Most nursing faculty I know work weekends. Not occasionally. Regularly. Not because they’re inefficient, but because the job was never scoped to fit in 40 hours.

This is the population we’re asking to redesign their course structure around evidence-based learning principles. Build retrieval-heavy assessments. Create new clinical case studies every semester. Design simulation scenarios. Develop the kind of layered, spaced curriculum that cognitive science has validated. The evidence says it works. The evidence also says it takes time that these faculty don’t have.

What Changes With AI

I want to be clear about what AI does and doesn’t do here.

It doesn’t make the work easier in the sense of requiring less thought. Good AI-assisted course content requires substantial clinical and pedagogical expertise to produce. You have to know when the output is wrong. You have to know when the framing doesn’t fit your learners. You have to iterate, refine, and verify.

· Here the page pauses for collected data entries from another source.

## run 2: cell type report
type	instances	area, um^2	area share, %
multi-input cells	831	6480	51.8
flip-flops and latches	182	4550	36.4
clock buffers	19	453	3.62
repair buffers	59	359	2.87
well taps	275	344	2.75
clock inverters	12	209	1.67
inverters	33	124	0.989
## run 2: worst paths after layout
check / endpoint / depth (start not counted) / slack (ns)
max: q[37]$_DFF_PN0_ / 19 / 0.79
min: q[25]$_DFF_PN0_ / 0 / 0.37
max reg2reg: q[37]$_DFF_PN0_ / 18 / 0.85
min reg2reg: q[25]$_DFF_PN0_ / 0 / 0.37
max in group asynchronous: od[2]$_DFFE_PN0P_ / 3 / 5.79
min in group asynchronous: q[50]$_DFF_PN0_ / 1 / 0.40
[src/ocdc_pkg.sv]
/*
 * Shared constants for the output channel divider control block:
 * register indices, field positions, reset values, source codes, states.
 * Assumes an APB bus with 32-bit data and word-aligned registers.
 */
`default_nettype none

package ocdc_pkg;

    // ************************************************
    // bus geometry
    // ************************************************
    localparam int unsigned APB_AW = 12;
    localparam int unsigned APB_DW = 32;
    localparam int unsigned REG_W = 8;
    localparam int unsigned IDX_W = 10;
    localparam int unsigned IDX_LSB = 2;

    // ************************************************
    // register indices, byte address is four times these
    // ************************************************
    localparam logic [IDX_W-1:0] IDX_A_COUNTS = 10'h190;
    localparam logic [IDX_W-1:0] IDX_A_CTRL = 10'h191;
    localparam logic [IDX_W-1:0] IDX_A_ROUTE = 10'h192;
    localparam logic [IDX_W-1:0] IDX_B_COUNTS = 10'h193;
    localparam logic [IDX_W-1:0] IDX_SRC_SEL = 10'h1e1;
    localparam logic [IDX_W-1:0] IDX_STATUS = 10'h1f0;

    // ************************************************
    // field positions
    // ************************************************
    localparam int unsigned CTRL_BYPASS = 7;
    localparam int unsigned CTRL_NOSYNC = 6;
    localparam int unsigned CTRL_FORCE = 5;
    localparam int unsigned CTRL_START = 4;
    localparam int unsigned CTRL_PHASE_LSB = 0;
    localparam int unsigned ROUTE_DIRECT = 1;
    localparam int unsigned ROUTE_DCC_OFF = 0;
    localparam int unsigned CNT_LOW_LSB = 4;
    localparam int unsigned CNT_HIGH_LSB = 0;
    localparam int unsigned CNT_W = 4;
    localparam int unsigned SEL_LSB = 0;
    localparam int unsigned SEL_W = 2;
    localparam int unsigned ST_CORE_OUT = 0;
    localparam int unsigned ST_FORCE = 1;
    localparam int unsigned ST_SYNC_HOLD = 2;
    localparam int unsigned ST_DIRECT = 3;

    // ************************************************
    // reset values
    // ************************************************
    localparam logic [REG_W-1:0] RST_A_COUNTS = 8'h00;
    localparam logic [REG_W-1:0] RST_A_CTRL = 8'h80;
    localparam logic [REG_W-1:0] RST_A_ROUTE = 8'h00;
    localparam logic [REG_W-1:0] RST_B_COUNTS = 8'h80;
    localparam logic [REG_W-1:0] RST_SRC_SEL = 8'h02;

    // ************************************************
    // clock source selector codes
    // ************************************************
    localparam logic [SEL_W-1:0] SEL_EXT = 2'b00;
    localparam logic [SEL_W-1:0] SEL_NONE = 2'b01;
    localparam logic [SEL_W-1:0] SEL_OSC = 2'b10;

    typedef enum logic [1:0] {
        OCDC_HOLD = 2'b00,
        OCDC_HIGH = 2'b01,
        OCDC_LOW = 2'b10
    } ocdc_state_type;

endpackage

`default_nettype wire

[src/ocdc_sync2.sv]
/*
 * Two flip-flop synchroniser for one level from outside the clock domain.
 * Assumes the level is slow against ref_clk or only its settled value matters.
 */
`timescale 1ns/1ns
`default_nettype none

module ocdc_sync2 (
    input wire logic ref_clk,
    input wire logic rst,
    input wire logic ce,
    input wire logic din,
    output logic dout
);

    logic meta_ff;
    logic sync_ff;
    logic nxt_meta;
    logic nxt_sync;

    always_comb
    begin
        nxt_meta = ce ? din : meta_ff;
        nxt_sync = ce ? meta_ff : sync_ff;
    end

    always_ff @(posedge ref_clk)
    begin
        if (rst)
        begin
            meta_ff <= 1'b0;
            sync_ff <= 1'b0;
        end
        else
        begin
            meta_ff <= nxt_meta;
            sync_ff <= nxt_sync;
        end
    end

    assign dout = sync_ff;

endmodule

`default_nettype wire

[src/ocdc_divider.sv]
/*
 * Programmable clock divider core: start level, phase offset, high and
 * low counts. Assumes each ref_clk cycle is one divider input cycle.
 */
`timescale 1ns/1ns
`default_nettype none

module ocdc_divider (
    input wire logic ref_clk,
    input wire logic rst,
    input wire logic ce,
    input wire logic hold,
    input wire logic start_level,
    input wire logic [ocdc_pkg::CNT_W-1:0] phase_ofs,
    input wire logic [ocdc_pkg::CNT_W-1:0] high_cnt,
    input wire logic [ocdc_pkg::CNT_W-1:0] low_cnt,
    output logic div_out
);

    ocdc_pkg::ocdc_state_type state_ff;
    ocdc_pkg::ocdc_state_type nxt_state;
    logic [ocdc_pkg::CNT_W-1:0] cnt_ff;
    logic [ocdc_pkg::CNT_W-1:0] nxt_cnt;
    logic out_ff;
    logic nxt_out;

    always_comb
    begin
        nxt_state = state_ff;
        nxt_cnt = cnt_ff - 4'h1;
        nxt_out = out_ff;
        if (hold)
        begin
            // idle at start level with phase preloaded
            nxt_state = ocdc_pkg::OCDC_HOLD;
            nxt_cnt = phase_ofs;
            nxt_out = start_level;
        end
        else if (cnt_ff == '0)
        begin
            unique case (state_ff)
                ocdc_pkg::OCDC_HOLD:
                begin
                    nxt_state = start_level ? ocdc_pkg::OCDC_HIGH : ocdc_pkg::OCDC_LOW;
                    nxt_cnt = start_level ? high_cnt : low_cnt;
                end
                ocdc_pkg::OCDC_HIGH:
                begin
                    nxt_state = ocdc_pkg::OCDC_LOW;
                    nxt_cnt = low_cnt;
                    nxt_out = 1'b0;
                end
                ocdc_pkg::OCDC_LOW:
                begin
                    nxt_state = ocdc_pkg::OCDC_HIGH;
                    nxt_cnt = high_cnt;
                    nxt_out = 1'b1;
                end
                default:
                begin
                    nxt_state = ocdc_pkg::OCDC_HOLD;
                    nxt_cnt = phase_ofs;
                    nxt_out = start_level;
                end
            endcase
        end
    end

    always_ff @(posedge ref_clk)
    begin
        if (rst)
        begin
            state_ff <= ocdc_pkg::OCDC_HOLD;
            cnt_ff <= '0;
            out_ff <= 1'b0;
        end
        else if (ce)
        begin
            state_ff <= nxt_state;
            cnt_ff <= nxt_cnt;
            out_ff <= nxt_out;
        end
    end

    assign div_out = out_ff;

endmodule

`default_nettype wire

[src/ocdc_top.sv]
/*
 * Output channel divider control: APB register file, sync handling,
 * forcing, bypass and direct routing for output pair A, plus divider B.
 * Assumes ref_clk is the divider input clock; sync_n, internal_oscillator
 * and ext_clk_in arrive from pins and are synchronised here.
 */
`timescale 1ns/1ns
`default_nettype none

module ocdc_top (
    input wire logic ref_clk,
    input wire logic rst,
    input wire logic ce,
    input wire logic psel,
    input wire logic penable,
    input wire logic pwrite,
    input wire logic [ocdc_pkg::APB_AW-1:0] paddr,
    input wire logic [ocdc_pkg::APB_DW-1:0] pwdata,
    input wire logic [3:0] pstrb,
    output logic [ocdc_pkg::APB_DW-1:0] prdata,
    output logic pready,
    output logic pslverr,
    input wire logic sync_n,
    input wire logic internal_oscillator,
    input wire logic ext_clk_in,
    output logic pair_a_first_output,
    output logic pair_a_second_output,
    output logic pair_b_output,
    output logic duty_fix_enable
);

    // ************************************************
    // register index decode
    // ************************************************
    function automatic logic reg_hit(
        input logic [ocdc_pkg::APB_AW-1:0] addr,
        input logic [ocdc_pkg::IDX_W-1:0] idx
    );
        reg_hit = (addr[ocdc_pkg::APB_AW-1:ocdc_pkg::IDX_LSB] == idx);
    endfunction

    function automatic logic [ocdc_pkg::CNT_W-1:0] nibble(
        input logic [ocdc_pkg::REG_W-1:0] val,
        input int unsigned lsb
    );
        nibble = val[lsb +: ocdc_pkg::CNT_W];
    endfunction

    // ************************************************
    // declarations
    // ************************************************
    logic [ocdc_pkg::REG_W-1:0] a_counts_ff;
    logic [ocdc_pkg::REG_W-1:0] a_ctrl_ff;
    logic [ocdc_pkg::REG_W-1:0] a_route_ff;
    logic [ocdc_pkg::REG_W-1:0] b_counts_ff;
    logic [ocdc_pkg::REG_W-1:0] src_sel_ff;
    logic [ocdc_pkg::REG_W-1:0] nxt_a_counts;
    logic [ocdc_pkg::REG_W-1:0] nxt_a_ctrl;
    logic [ocdc_pkg::REG_W-1:0] nxt_a_route;
    logic [ocdc_pkg::REG_W-1:0] nxt_b_counts;
    logic [ocdc_pkg::REG_W-1:0] nxt_src_sel;
    logic [ocdc_pkg::APB_DW-1:0] prdata_ff;
    logic [ocdc_pkg::APB_DW-1:0] nxt_prdata;
    logic [ocdc_pkg::REG_W-1:0] status_val;
    logic [ocdc_pkg::REG_W-1:0] rd_val;
    logic addr_mapped;
    logic wr_en;
    logic setup_rd;
    logic sync_s;
    logic osc_s;
    logic ext_s;
    logic bypass;
    logic nosync;
    logic force_bit;
    logic start_level;
    logic direct;
    logic [ocdc_pkg::SEL_W-1:0] src_sel;
    logic sync_hold;
    logic force_active;
    logic core_hold;
    logic core_a_out;
    logic core_b_out;
    logic div_src;
    logic path_a;
    logic direct_active;
    logic pair_a_ff;
    logic pair_b_ff;
    logic dcc_en_ff;
    logic nxt_pair_a;
    logic nxt_pair_b;
    logic nxt_dcc_en;

    // ************************************************
    // pin synchronisers
    // ************************************************
    ocdc_sync2 u_sync_pin (
        .ref_clk(ref_clk),
        .rst(rst),
        .ce(ce),
        .din(~sync_n),
        .dout(sync_s)
    );

    ocdc_sync2 u_sync_osc (
        .ref_clk(ref_clk),
        .rst(rst),
        .ce(ce),
        .din(internal_oscillator),
        .dout(osc_s)
    );

    ocdc_sync2 u_sync_ext (
        .ref_clk(ref_clk),
        .rst(rst),
        .ce(ce),
        .din(ext_clk_in),
        .dout(ext_s)
    );

    // ************************************************
    // apb slave
    // ************************************************
    assign addr_mapped = reg_hit(paddr, ocdc_pkg::IDX_A_COUNTS)
                       | reg_hit(paddr, ocdc_pkg::IDX_A_CTRL)
                       | reg_hit(paddr, ocdc_pkg::IDX_A_ROUTE)
                       | reg_hit(paddr, ocdc_pkg::IDX_B_COUNTS)
                       | reg_hit(paddr, ocdc_pkg::IDX_SRC_SEL)
                       | reg_hit(paddr, ocdc_pkg::IDX_STATUS);

    // zero wait states; unmapped addresses answer with an error
    assign pready = 1'b1;
    assign pslverr = psel & penable & ~addr_mapped;
    assign wr_en = psel & penable & pwrite & addr_mapped & pstrb[0];
    assign setup_rd = psel & ~penable & ~pwrite;

    always_comb
    begin
        rd_val = '0;
        if (reg_hit(paddr, ocdc_pkg::IDX_A_COUNTS))
            rd_val = a_counts_ff;
        else if (reg_hit(paddr, ocdc_pkg::IDX_A_CTRL))
            rd_val = a_ctrl_ff;
        else if (reg_hit(paddr, ocdc_pkg::IDX_A_ROUTE))
            rd_val = a_route_ff;
        else if (reg_hit(paddr, ocdc_pkg::IDX_B_COUNTS))
            rd_val = b_counts_ff;
        else if (reg_hit(paddr, ocdc_pkg::IDX_SRC_SEL))
            rd_val = src_sel_ff;
        else if (reg_hit(paddr, ocdc_pkg::IDX_STATUS))
            rd_val = status_val;
    end

    always_comb
    begin
        nxt_a_counts = a_counts_ff;
        nxt_a_ctrl = a_ctrl_ff;
        nxt_a_route = a_route_ff;
        nxt_b_counts = b_counts_ff;
        nxt_src_sel = src_sel_ff;
        nxt_prdata = prdata_ff;
        if (setup_rd)
            nxt_prdata = {{(ocdc_pkg::APB_DW-ocdc_pkg::REG_W){1'b0}}, rd_val};
        if (wr_en)
        begin
            if (reg_hit(paddr, ocdc_pkg::IDX_A_COUNTS))
                nxt_a_counts = pwdata[ocdc_pkg::REG_W-1:0];
            if (reg_hit(paddr, ocdc_pkg::IDX_A_CTRL))
                nxt_a_ctrl = pwdata[ocdc_pkg::REG_W-1:0];
            if (reg_hit(paddr, ocdc_pkg::IDX_A_ROUTE))
                nxt_a_route = pwdata[ocdc_pkg::REG_W-1:0] & 8'h03;
            if (reg_hit(paddr, ocdc_pkg::IDX_B_COUNTS))
                nxt_b_counts = pwdata[ocdc_pkg::REG_W-1:0];
            if (reg_hit(paddr, ocdc_pkg::IDX_SRC_SEL))
                nxt_src_sel = pwdata[ocdc_pkg::REG_W-1:0] & 8'h03;
        end
    end

    always_ff @(posedge ref_clk)
    begin
        if (rst)
        begin
            a_counts_ff <= ocdc_pkg::RST_A_COUNTS;
            a_ctrl_ff <= ocdc_pkg::RST_A_CTRL;
            a_route_ff <= ocdc_pkg::RST_A_ROUTE;
            b_counts_ff <= ocdc_pkg::RST_B_COUNTS;
            src_sel_ff <= ocdc_pkg::RST_SRC_SEL;
            prdata_ff <= '0;
        end
        else if (ce)
        begin
            a_counts_ff <= nxt_a_counts;
            a_ctrl_ff <= nxt_a_ctrl;
            a_route_ff <= nxt_a_route;
            b_counts_ff <= nxt_b_counts;
            src_sel_ff <= nxt_src_sel;
            prdata_ff <= nxt_prdata;
        end
    end

    assign prdata = prdata_ff;

    // ************************************************
    // control decode
    // ************************************************
    assign bypass = a_ctrl_ff[ocdc_pkg::CTRL_BYPASS];
    assign nosync = a_ctrl_ff[ocdc_pkg::CTRL_NOSYNC];
    assign force_bit = a_ctrl_ff[ocdc_pkg::CTRL_FORCE];
    assign start_level = a_ctrl_ff[ocdc_pkg::CTRL_START];
    assign direct = a_route_ff[ocdc_pkg::ROUTE_DIRECT];
    assign src_sel = src_sel_ff[ocdc_pkg::SEL_LSB +: ocdc_pkg::SEL_W];

    assign sync_hold = ~nosync & sync_s;
    assign force_active = nosync & force_bit & ~bypass;
    assign core_hold = sync_hold | bypass;
    assign direct_active = direct & ((src_sel == ocdc_pkg::SEL_OSC)
                         | (src_sel == ocdc_pkg::SEL_EXT));

    assign status_val = {4'h0, direct_active, sync_hold, force_active, core_a_out};

    // ************************************************
    // dividers
    // ************************************************
    ocdc_divider u_div_a (
        .ref_clk(ref_clk),
        .rst(rst),
        .ce(ce),
        .hold(core_hold),
        .start_level(start_level),
        .phase_ofs(nibble(a_ctrl_ff, ocdc_pkg::CTRL_PHASE_LSB)),
        .high_cnt(nibble(a_counts_ff, ocdc_pkg::CNT_HIGH_LSB)),
        .low_cnt(nibble(a_counts_ff, ocdc_pkg::CNT_LOW_LSB)),
        .div_out(core_a_out)
    );

    ocdc_divider u_div_b (
        .ref_clk(ref_clk),
        .rst(rst),
        .ce(ce),
        .hold(sync_s),
        .start_level(1'b0),
        .phase_ofs(4'h0),
        .high_cnt(nibble(b_counts_ff, ocdc_pkg::CNT_HIGH_LSB)),
        .low_cnt(nibble(b_counts_ff, ocdc_pkg::CNT_LOW_LSB)),
        .div_out(core_b_out)
    );

    // ************************************************
    // output routing
    // ************************************************
    // bypass path follows the selected source; external unless oscillator chosen
    assign div_src = (src_sel == ocdc_pkg::SEL_OSC) ? osc_s : ext_s;

    always_comb
    begin
        if (bypass)
            path_a = div_src;
        else if (force_active)
            path_a = force_bit;
        else
            path_a = core_a_out;
    end

    always_comb
    begin
        nxt_pair_a = path_a;
        if (direct && src_sel == ocdc_pkg::SEL_OSC)
            nxt_pair_a = osc_s;
        else if (direct && src_sel == ocdc_pkg::SEL_EXT)
            nxt_pair_a = ext_s;
        nxt_pair_b = core_b_out;
        nxt_dcc_en = ~a_route_ff[ocdc_pkg::ROUTE_DCC_OFF];
    end

    always_ff @(posedge ref_clk)
    begin
        if (rst)
        begin
            pair_a_ff <= 1'b0;
            pair_b_ff <= 1'b0;
            dcc_en_ff <= 1'b1;
        end
        else if (ce)
        begin
            pair_a_ff <= nxt_pair_a;
            pair_b_ff <= nxt_pair_b;
            dcc_en_ff <= nxt_dcc_en;
        end
    end

    assign pair_a_first_output = pair_a_ff;
    assign pair_a_second_output = pair_a_ff;
    assign pair_b_output = pair_b_ff;
    assign duty_fix_enable = dcc_en_ff;

endmodule

`default_nettype wire
[config.mk]
export PLATFORM = sky130hd
export DESIGN_NAME = adcs_serial_ctrl
export DESIGN_NICKNAME = d
export VERILOG_FILES = /design/src/shared/adcs_pkg.sv /design/src/rtl/adcs_lane_fmt.sv /design/src/rtl/adcs_serial_ctrl.sv
export SDC_FILE = /design/constraint.sdc
export NUM_CORES = 1
export LEC_CHECK = 0
export BUFFER_PORTS_ARGS = -buffer_cell sky130_fd_sc_hd__buf_2
export CAP_MARGIN = 20
export CORE_MARGIN = 4
export CORE_UTILIZATION = 55
export CTS_BUF_LIST = sky130_fd_sc_hd__clkbuf_8 sky130_fd_sc_hd__clkbuf_16
export DETAILED_ROUTE_END_ITERATION = 8
export GPL_ROUTABILITY_DRIVEN = 1
export HOLD_SLACK_MARGIN = 0.02
export MAX_ROUTING_LAYER = met4
export PLACE_DENSITY = 0.78
export SLEW_MARGIN = 25
export SYNTH_ARGS = -nofsm -noshare
export SYNTH_HDL_FRONTEND = slang
export SYNTH_SLANG_ARGS = --single-unit
[constraint.sdc]
create_clock -name mclk -period 4.2 [get_ports mclk]
set_input_delay 0.84 -clock mclk [delete_from_list [all_inputs] [get_ports mclk]]
set_output_delay 0.84 -clock mclk [all_outputs]
set_load 0.01 [all_outputs]
[src/shared/adcs_pkg.sv]
// Constants, types and register map of the converter control port.
// Assumes one system clock; serial pins arrive synchronous to it.
package adcs_pkg;

	// ----------------------------------------
	// Access framing
	// ----------------------------------------
	localparam int REG_W = 8;
	localparam int ADDR_W = 4;
	localparam int FRAME_BITS = 16;
	localparam int CMD_BITS = 8;
	localparam logic [4:0] CNT_CMD_DONE = 5'h08;
	localparam logic [4:0] CNT_LAST_OUT = 5'h0f;
	localparam logic [4:0] CNT_FULL = 5'h10;
	localparam int RW_POS = 15;
	localparam int ADDR_LSB = 8;
	localparam int SAMPLE_W = 12;

	// ----------------------------------------
	// Register map
	// ----------------------------------------
	localparam logic [3:0] ADDR_DEV_CTRL = 4'h0;
	localparam logic [3:0] ADDR_PAT_HI = 4'h1;
	localparam logic [3:0] ADDR_PAT_LO = 4'h2;
	localparam logic [3:0] PTR_RESET = 4'h0;
	localparam logic [7:0] DEV_CTRL_RESET = 8'h08;
	localparam logic [7:0] PAT_HI_RESET = 8'h00;
	localparam logic [7:0] PAT_LO_RESET = 8'h00;
	localparam logic [7:0] PAT_HI_MASK = 8'h3f;
	localparam int MODE_LSB = 6;
	localparam int LANE_POS = 5;
	localparam int DCS_POS = 4;
	localparam int CODING_POS = 3;
	localparam int ALIGN_POS = 2;
	localparam int PDA_POS = 1;
	localparam int PDB_POS = 0;
	localparam logic [11:0] FIXED_PATTERN = 12'ha63;

	typedef enum logic [1:0] {MODE_NORMAL, MODE_FIXED, MODE_USER, MODE_RSVD} adcs_mode_e;
	typedef enum logic [1:0] {PH_IDLE, PH_CMD, PH_DATA, PH_DONE} adcs_phase_e;

	typedef struct packed {
		adcs_mode_e mode;
		logic singleLane;
		logic dutyStab;
		logic twosComp;
		logic wordAlign;
		logic pdA;
		logic pdB;
		logic [11:0] userPattern;
	} adcs_ctrl_s;

	typedef struct packed {
		logic [11:0] upper;
		logic [5:0] lower;
		logic lowerEn;
		logic overrange;
		logic active;
	} adcs_lane_s;

endpackage : adcs_pkg
==> config.mk <==
export PLATFORM = sky130hd
export DESIGN_NAME = gam_monitor
export DESIGN_NICKNAME = d
export VERILOG_FILES = /design/src/gam_persist.v /design/src/gam_monitor.v
export VERILOG_INCLUDE_DIRS = /design/src
export SDC_FILE = /design/constraint.sdc
export NUM_CORES = 2
export LEC_CHECK = 0
export BUFFER_PORTS_ARGS = -buffer_cell sky130_fd_sc_hd__buf_4
export CAP_MARGIN = 0
export CORE_ASPECT_RATIO = 1.25
export CORE_MARGIN = 1.5
export CORE_UTILIZATION = 34
export DETAILED_ROUTE_END_ITERATION = 10
export PLACE_DENSITY = 0.5
export REMOVE_ABC_BUFFERS = 1
export SYNTH_ARGS = -nofsm -noshare
export SYNTH_HDL_FRONTEND = slang
export SYNTH_SLANG_ARGS = --single-unit
==> constraint.sdc <==
create_clock -name clk -period 3.7 [get_ports clk]
set_input_delay 0.555 -clock clk [delete_from_list [all_inputs] [get_ports clk]]
set_output_delay 0.555 -clock clk [all_outputs]
set_load 0.02 [all_outputs]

It’s not push-button, and anyone telling you it is hasn’t tried to produce content that holds up to clinical scrutiny.

What it does is compress the time between having an idea and having a usable product. A branching case study that would take a faculty member four hours to build from scratch can be scaffolded in an hour with the right tools and iterated from there. A set of retrieval questions for next week’s pharmacology content that would require two hours of writing can be generated, reviewed, and refined in 30 minutes.

That’s the force multiplier. Not eliminating the work. Shifting where the cognitive load goes.

When I’m not spending four hours building a case structure, I’m spending that time on the parts of teaching that only I can do. Watching a student take a history and pointing out the three things they missed. Sitting with a student who’s struggling with clinical reasoning and walking them through a patient presentation in real time. Giving feedback that changes how they think, not just what they know. Those are the things that produce clinicians. Machines can’t do them. I can. I need the hours to do them.

The Right Conversation About AI in Education

Most of the academic conversation about AI in nursing education has been about policing student use. That’s the wrong conversation.

The right conversation is about what AI lets faculty do that they couldn’t do before. Build more cases. Write better questions. Create teaching content aligned to actual competencies rather than whatever happened to be in the slides from three years ago. Run the evidence-based course designs they know work but have never had the bandwidth to implement.

Faculty who figure out how to use AI well aren’t taking shortcuts. They’re removing the resource constraint that has always been the actual barrier between knowing what good teaching looks like and building it.

The constraint was never knowledge. It was time. That’s the problem AI solves, when it’s used deliberately and with enough domain expertise to know when to trust the output.

For the faculty reading this: what’s the thing that eats the most time in your teaching workflow? The part where you know there has to be a better way but you haven’t found it yet? That’s where to start.